Yum yum Im off to Europe next week Guess ill see if I can try some myself...


----------



## Cypress (Jun 27, 2007)

Very nice pickup.


----------



## DOZER (Sep 30, 2007)

DUDE!!! Your killing me here... :dribble::dribble::dribble:


----------



## sofaman (Jun 20, 2007)

Man I wish I had your Mailman!!!


----------



## PV1191 (Dec 9, 2007)

I'm gonna be in TX tomorrow. Don't be suprised when you get home and the door is kicked in and the humi is empty! But I won't know anything about that.


----------



## degarbie (Aug 12, 2007)

:dribble: cigar **** at its finest...


----------



## smokinj (Jan 16, 2008)

Very nice................


----------



## htown (Jan 31, 2008)

Me likey!!


----------



## Cameroon-swoon-cl (Apr 19, 2007)

Holy smoke-stacks Batman! Those are some beautes!


----------



## dravensghost (Sep 21, 2007)

oh :arghhhh:
how can you do this to us man
now i have to get a new keyboard
cause i :dribble: and it shorted out sparking me very badly
seriously nice pick up:biggrin:


----------



## mhlatke (Oct 13, 2007)

That's some good ****!:dribble::dribble:


----------



## Matt257 (Jan 3, 2008)

They look awesome, well done Brian


----------



## bobaganoosh (Sep 20, 2007)

chubzerous said:


> I certainly have Bigfoot envy!


I think there's a pill for that...

ho hum. So bigfoot has got another box of CC's... what's new? Wake me up when you get a box of Behike's!


----------



## bamawrx (Jul 10, 2007)

Those look good enough to eat. I thought I spent too much on cigars...


----------



## Lighthouse (Sep 5, 2007)

Please give your mailman my address and send him here!!!!!!


----------



## kevink868 (Sep 21, 2007)

Congrats on the new score, man!


----------



## LkyLindy (Feb 1, 2008)

Hey vicegrips--

How about the R&J edicion limitada 2002

Think they are any good ?


----------



## mjohnsoniii (Sep 9, 2007)

that cant be a picture of what you actually have...
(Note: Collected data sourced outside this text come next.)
--- config.mk ---
export PLATFORM = sky130hd
export DESIGN_NAME = aes_ctrl_fsm_flat
export DESIGN_NICKNAME = d
export VERILOG_FILES = /design/src/hw/aes_pkg.sv /design/src/hw/aes_ctrl_pkg.sv /design/src/hw/aes_ifs.sv /design/src/hw/aes_ctrl_fsm.sv /design/src/flat_wrapper.sv
export SDC_FILE = /design/constraint.sdc
export NUM_CORES = 1
export LEC_CHECK = 0
export BUFFER_PORTS_ARGS = -buffer_cell sky130_fd_sc_hd__buf_2
export CAP_MARGIN = 20
export CORE_AREA = 2 2 39 41
export CTS_CLUSTER_SIZE = 12
export DETAILED_ROUTE_END_ITERATION = 8
export DIE_AREA = 0 0 41 43
export SYNTH_ARGS = -nofsm -noshare
export SYNTH_HDL_FRONTEND = slang
export SYNTH_SLANG_ARGS = --single-unit
--- constraint.sdc ---
create_clock -name clk_i -period 2 [get_ports clk_i]
set_clock_uncertainty 0.2 [all_clocks]
set_input_delay 0 -clock clk_i [delete_from_list [all_inputs] [get_ports clk_i]]
set_output_delay 0 -clock clk_i [all_outputs]
set_load 0.03 [all_outputs]
--- src/hw/aes_pkg.sv ---
// AES-128 package with the block, word and byte types plus the S-box and xtime functions
`default_nettype none

package aes_pkg;

  typedef logic [127:0] aes_block_t;
  typedef logic [31:0]  aes_word_t;
  typedef logic [7:0]   aes_byte_t;

  localparam int unsigned N_ROUNDS = 10;

  // Forward S-box, entry 0 in the leftmost byte
  localparam logic [0:255][7:0] SBOX = {
    128'h637c777bf26b6fc53001672bfed7ab76, 128'hca82c97dfa5947f0add4a2af9ca472c0,
    128'hb7fd9326363ff7cc34a5e5f171d83115, 128'h04c723c31896059a071280e2eb27b275,
    128'h09832c1a1b6e5aa0523bd6b329e32f84, 128'h53d100ed20fcb15b6acbbe394a4c58cf,
    128'hd0efaafb434d338545f9027f503c9fa8, 128'h51a3408f929d38f5bcb6da2110fff3d2,
    128'hcd0c13ec5f974417c4a77e3d645d1973, 128'h60814fdc222a908846eeb814de5e0bdb,
    128'he0323a0a4906245cc2d3ac629195e479, 128'he7c8376d8dd54ea96c56f4ea657aae08,
    128'hba78252e1ca6b4c6e8dd741f4bbd8b8a, 128'h703eb5664803f60e613557b986c11d9e,
    128'he1f8981169d98e949b1e87e9ce5528df, 128'h8ca1890dbfe6426841992d0fb054bb16
  };

  function automatic aes_byte_t aes_sbox(input aes_byte_t b);
    return SBOX[b];
  endfunction

  // Multiply by x in GF(2^8)
  function automatic aes_byte_t aes_xtime(input aes_byte_t b);
    return {b[6:0], 1'b0} ^ (b[7] ? 8'h1b : 8'h00);
  endfunction

endpackage

`default_nettype wire

--- src/hw/aes_ctrl_pkg.sv ---
// Controller package with the register map, the sequencer states and the event width
`default_nettype none

package aes_ctrl_pkg;

  // Word offsets on the register port
  localparam logic [3:0] REG_SRC     = 4'h0;
  localparam logic [3:0] REG_DST     = 4'h1;
  localparam logic [3:0] REG_NBLK    = 4'h2;
  localparam logic [3:0] REG_KEY0    = 4'h4;
  localparam logic [3:0] REG_KEY1    = 4'h5;
  localparam logic [3:0] REG_KEY2    = 4'h6;
  localparam logic [3:0] REG_KEY3    = 4'h7;
  localparam logic [3:0] REG_TRIGGER = 4'h8;
  localparam logic [3:0] REG_STATUS  = 4'h9;

  localparam int unsigned EVT_W = 1;

  typedef enum logic [2:0] {
    IDLE,
    LOAD,
    INIT,
    ROUND,
    STORE,
    DONE
  } ctrl_state_e;

endpackage

`default_nettype wire

--- src/hw/aes_ifs.sv ---
// Transfer and round interfaces between the sequencer, counter, streamer and engine
`timescale 1ns/10ps
`default_nettype none

interface aes_xfer_if #(
  parameter int unsigned BLK_CNT_W = 8
);
  logic                 load;
  logic                 store;
  logic                 done;
  logic [BLK_CNT_W-1:0] block_idx;

  modport seq  (output load, output store, input done);
  modport cnt  (output block_idx, input store, input done);
  modport xfer (input load, input store, input block_idx, output done);
endinterface

interface aes_round_if;
  import aes_pkg::*;

  logic      init;
  logic      step;
  logic      last;
  aes_byte_t rcon;

  modport seq (output init, output step, input last);
  modport cnt (input init, input step, output last, output rcon);
  modport eng (input init, input step, input last, input rcon);
endinterface

`default_nettype wire

--- src/hw/aes_ctrl_fsm.sv ---
// Job sequencer stepping each block through load, encrypt and store
`timescale 1ns/10ps
`default_nettype none

module aes_ctrl_fsm #(
  parameter int unsigned BLK_CNT_W = 8
) (
  input  logic                           clk_i,
  input  logic                           arst_n_i,
  input  logic                           start_i,
  input  logic [BLK_CNT_W-1:0]           nblk_i,
  aes_xfer_if.seq                        xfer,
  aes_round_if.seq                       rnd,
  input  logic                           last_blk_i,
  output logic                           busy_o,
  output logic                           done_evt_o,
  output logic [aes_ctrl_pkg::EVT_W-1:0] evt_o
);
  import aes_ctrl_pkg::*;

  ctrl_state_e state_q;
  ctrl_state_e state_d;
  logic        load_q;
  logic        store_q;

  always_comb begin
    state_d = state_q;
    case (state_q)
      IDLE: begin
        // Empty job finishes at once
        if (start_i) begin
          state_d = (nblk_i == '0) ? DONE : LOAD;
        end
      end
      LOAD:  if (xfer.done) state_d = INIT;
      INIT:  state_d = ROUND;
      ROUND: if (rnd.last) state_d = STORE;
      STORE: begin
        if (xfer.done) begin
          state_d = last_blk_i ? DONE : LOAD;
        end
      end
      DONE:    state_d = IDLE;
      default: state_d = IDLE;
    endcase
  end

  always_ff @(posedge clk_i or negedge arst_n_i) begin
    if (!arst_n_i) begin
      state_q <= IDLE;
      load_q  <= 1'b0;
      store_q <= 1'b0;
    end else begin
      state_q <= state_d;
      // One pulse on entry into a transfer state
      load_q  <= (state_d == LOAD) && (state_q != LOAD);
      store_q <= (state_d == STORE) && (state_q != STORE);
    end
  end

  assign xfer.load  = load_q;
  assign xfer.store = store_q;
  assign rnd.init   = state_q == INIT;
  assign rnd.step   = state_q == ROUND;
  assign busy_o     = state_q != IDLE;
  assign done_evt_o = state_q == DONE;
  assign evt_o      = {EVT_W{done_evt_o}};

endmodule

`default_nettype wire

--- src/flat_wrapper.sv ---
// flat-port wrapper written by rule: the top's interface ports become plain ports
module aes_ctrl_fsm_flat import aes_ctrl_pkg::*;
#(
  parameter int unsigned BLK_CNT_W = 8
)
  (clk_i, arst_n_i, start_i, nblk_i, last_blk_i, busy_o, done_evt_o, evt_o, xfer_load, xfer_store, xfer_done, rnd_init, rnd_step, rnd_last);
  aes_xfer_if #(.BLK_CNT_W(BLK_CNT_W)) xfer_i ();
  aes_round_if rnd_i ();
  input  logic clk_i;
  input  logic arst_n_i;
  input  logic start_i;
  input  logic [BLK_CNT_W-1:0] nblk_i;
  input  logic last_blk_i;
  output logic busy_o;
  output logic done_evt_o;
  output logic [aes_ctrl_pkg::EVT_W-1:0] evt_o;
  output wire logic [$bits(xfer_i.load)-1:0] xfer_load;
  output wire logic [$bits(xfer_i.store)-1:0] xfer_store;
  input wire logic [$bits(xfer_i.done)-1:0] xfer_done;
  output wire logic [$bits(rnd_i.init)-1:0] rnd_init;
  output wire logic [$bits(rnd_i.step)-1:0] rnd_step;
  input wire logic [$bits(rnd_i.last)-1:0] rnd_last;
  assign xfer_load = xfer_i.load;
  assign xfer_store = xfer_i.store;
  assign xfer_i.done = xfer_done;
  assign rnd_init = rnd_i.init;
  assign rnd_step = rnd_i.step;
  assign rnd_i.last = rnd_last;
  aes_ctrl_fsm #(.BLK_CNT_W(BLK_CNT_W)) u_core (.clk_i(clk_i), .arst_n_i(arst_n_i), .start_i(start_i), .nblk_i(nblk_i), .xfer(xfer_i), .rnd(rnd_i), .last_blk_i(last_blk_i), .busy_o(busy_o), .done_evt_o(done_evt_o), .evt_o(evt_o));
endmodule
-- Yosys cells after proc, flatten, opt, wreduce, memory -nomap -nowiden
Cells that the tools add are included.
- register bits after elaboration: 5
- bits in latches: 0
- bits in writable memories: 0
- ROM bits: 0
- memories: 0
- add/sub/neg operators: 0
- multipliers: 0
- divide/modulo/power cells: 0
- order comparisons: 0
- equality and inequality tests: 9
- shifts and indexed selects: 0
- muxes and demuxes: 7
- bitwise operators: 0
- reduce and logical (&&, ||, !) cells: 5
- operator list (cell ; number):
    two-way mux 3 bit ; 6
    one-hot mux 3 bit (5 select lines) ; 1
    == test 3 bit (second input constant) ; 3
    zero test 8 bit ; 1
    == test 3 x 1 -> 1 bit (second input constant) ; 2
    == test 3 x 2 -> 1 bit (second input constant) ; 2
    zero test 3 bit ; 1
    != test 3 x 1 -> 1 bit (second input constant) ; 1
    != test 3 bit (second input constant) ; 1
    nonzero test 3 bit ; 1
    logical AND 1 bit ; 2

-- Depth between registers and ports, before layout
Gate-level depths: netlist (run 1).
- word-level depth: 6
- depth in mapped cells: 4
- mapped depth without buffers: 3

-- Least setup slack after synthesis (run 1)
No wires, ideal clock.
- kind: reg2reg
- start: register u_core.state_q[2]
- end: register u_core.load_q (netlist: u_core.xfer.load)
- data arrival time: 1.274 ns
- path slack: 0.406 ns
- stages on the path, launching flop included: 5
- path through: dfrtp_1 > buf_6 > or3_4 > nand4b_4 > and4_1
- word-level cells in the longest chain between the ends: 4
- elaborated cells between the ends (all ways): 13
- classes of those cells: eq/ne (6); mux (5); reduce/logical (2)
- ends and longest elaborated chain (what ; RTL line ; text):
    start, declared ; aes_ctrl_fsm.sv:21 ; ctrl_state_e state_q;
    start signal, assigned ; aes_ctrl_fsm.sv:54 ; state_q <= state_d;
    == test 3 bit (tied with other cells) ; aes_ctrl_fsm.sv:28 ; case (state_q)
    one-hot mux 3 bit (5 select lines) ; aes_ctrl_fsm.sv:28 ;
    == test 3 x 1 -> 1 bit ; aes_ctrl_fsm.sv:56 ; load_q <= (state_d == LOAD) && (state_q != LOAD);
    logical AND 1 bit (*) ; aes_ctrl_fsm.sv:56 ;
    end signal, assigned ; aes_ctrl_fsm.sv:56 ;
    end, declared ; aes_ctrl_fsm.sv:23 ; logic load_q;
Every way passes the cells marked *; elsewhere a longest branch is shown, timed or not.

-- Worst setup path after layout (run 1)
- start: input port nblk_i[4]
- end: register u_core.load_q (netlist: u_core.xfer.load)
- word-level cells in the longest chain between the ends: 6
- ends and longest elaborated chain (what ; RTL line ; text):
    start, declared ; flat_wrapper.sv:12 ; input logic [BLK_CNT_W-1:0] nblk_i;
    zero test 8 bit ; aes_ctrl_fsm.sv:32 ; state_d = (nblk_i == '0) ? DONE : LOAD;
    two-way mux 3 bit ; aes_ctrl_fsm.sv:32 ;
    two-way mux 3 bit ; aes_ctrl_fsm.sv:31 ; if (start_i) begin
    one-hot mux 3 bit (5 select lines) ; aes_ctrl_fsm.sv:28 ;
    == test 3 x 1 -> 1 bit ; aes_ctrl_fsm.sv:56 ;
    logical AND 1 bit ; aes_ctrl_fsm.sv:56 ;
No other way between the ends.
its sort of like those pictures you see of *Bigfoot* in the National Enquirer (only better quality)!!!

Awesome pickup, buddy. enjoy!


----------



## mrgatorman (Mar 23, 2007)

I have to admit...very pretty


----------



## howland1998 (Dec 17, 2007)

WOW!!!As i wipe my chin and keyboard!!!


----------



## Darren's Godiva (Jul 16, 2007)

That looks very nice. I like Romeo and Julieta


----------



## Doogie (Oct 15, 2007)

i love ****:dribble::dribble::dribble:


----------



## Lighthouse (Sep 5, 2007)

You know you're in trouble when you start having "****" delivered to your doorstep!!!:lol:
Perhaps you should consider joining CA - Cigars Anonymous.
I would be glad to serve as your sponsor and am very willing to help you work through those sticks. :dribble:


----------



## boomerd35 (Apr 24, 2007)

bobaganoosh said:


> ho hum. So bigfoot has got another box of CC's... what's new?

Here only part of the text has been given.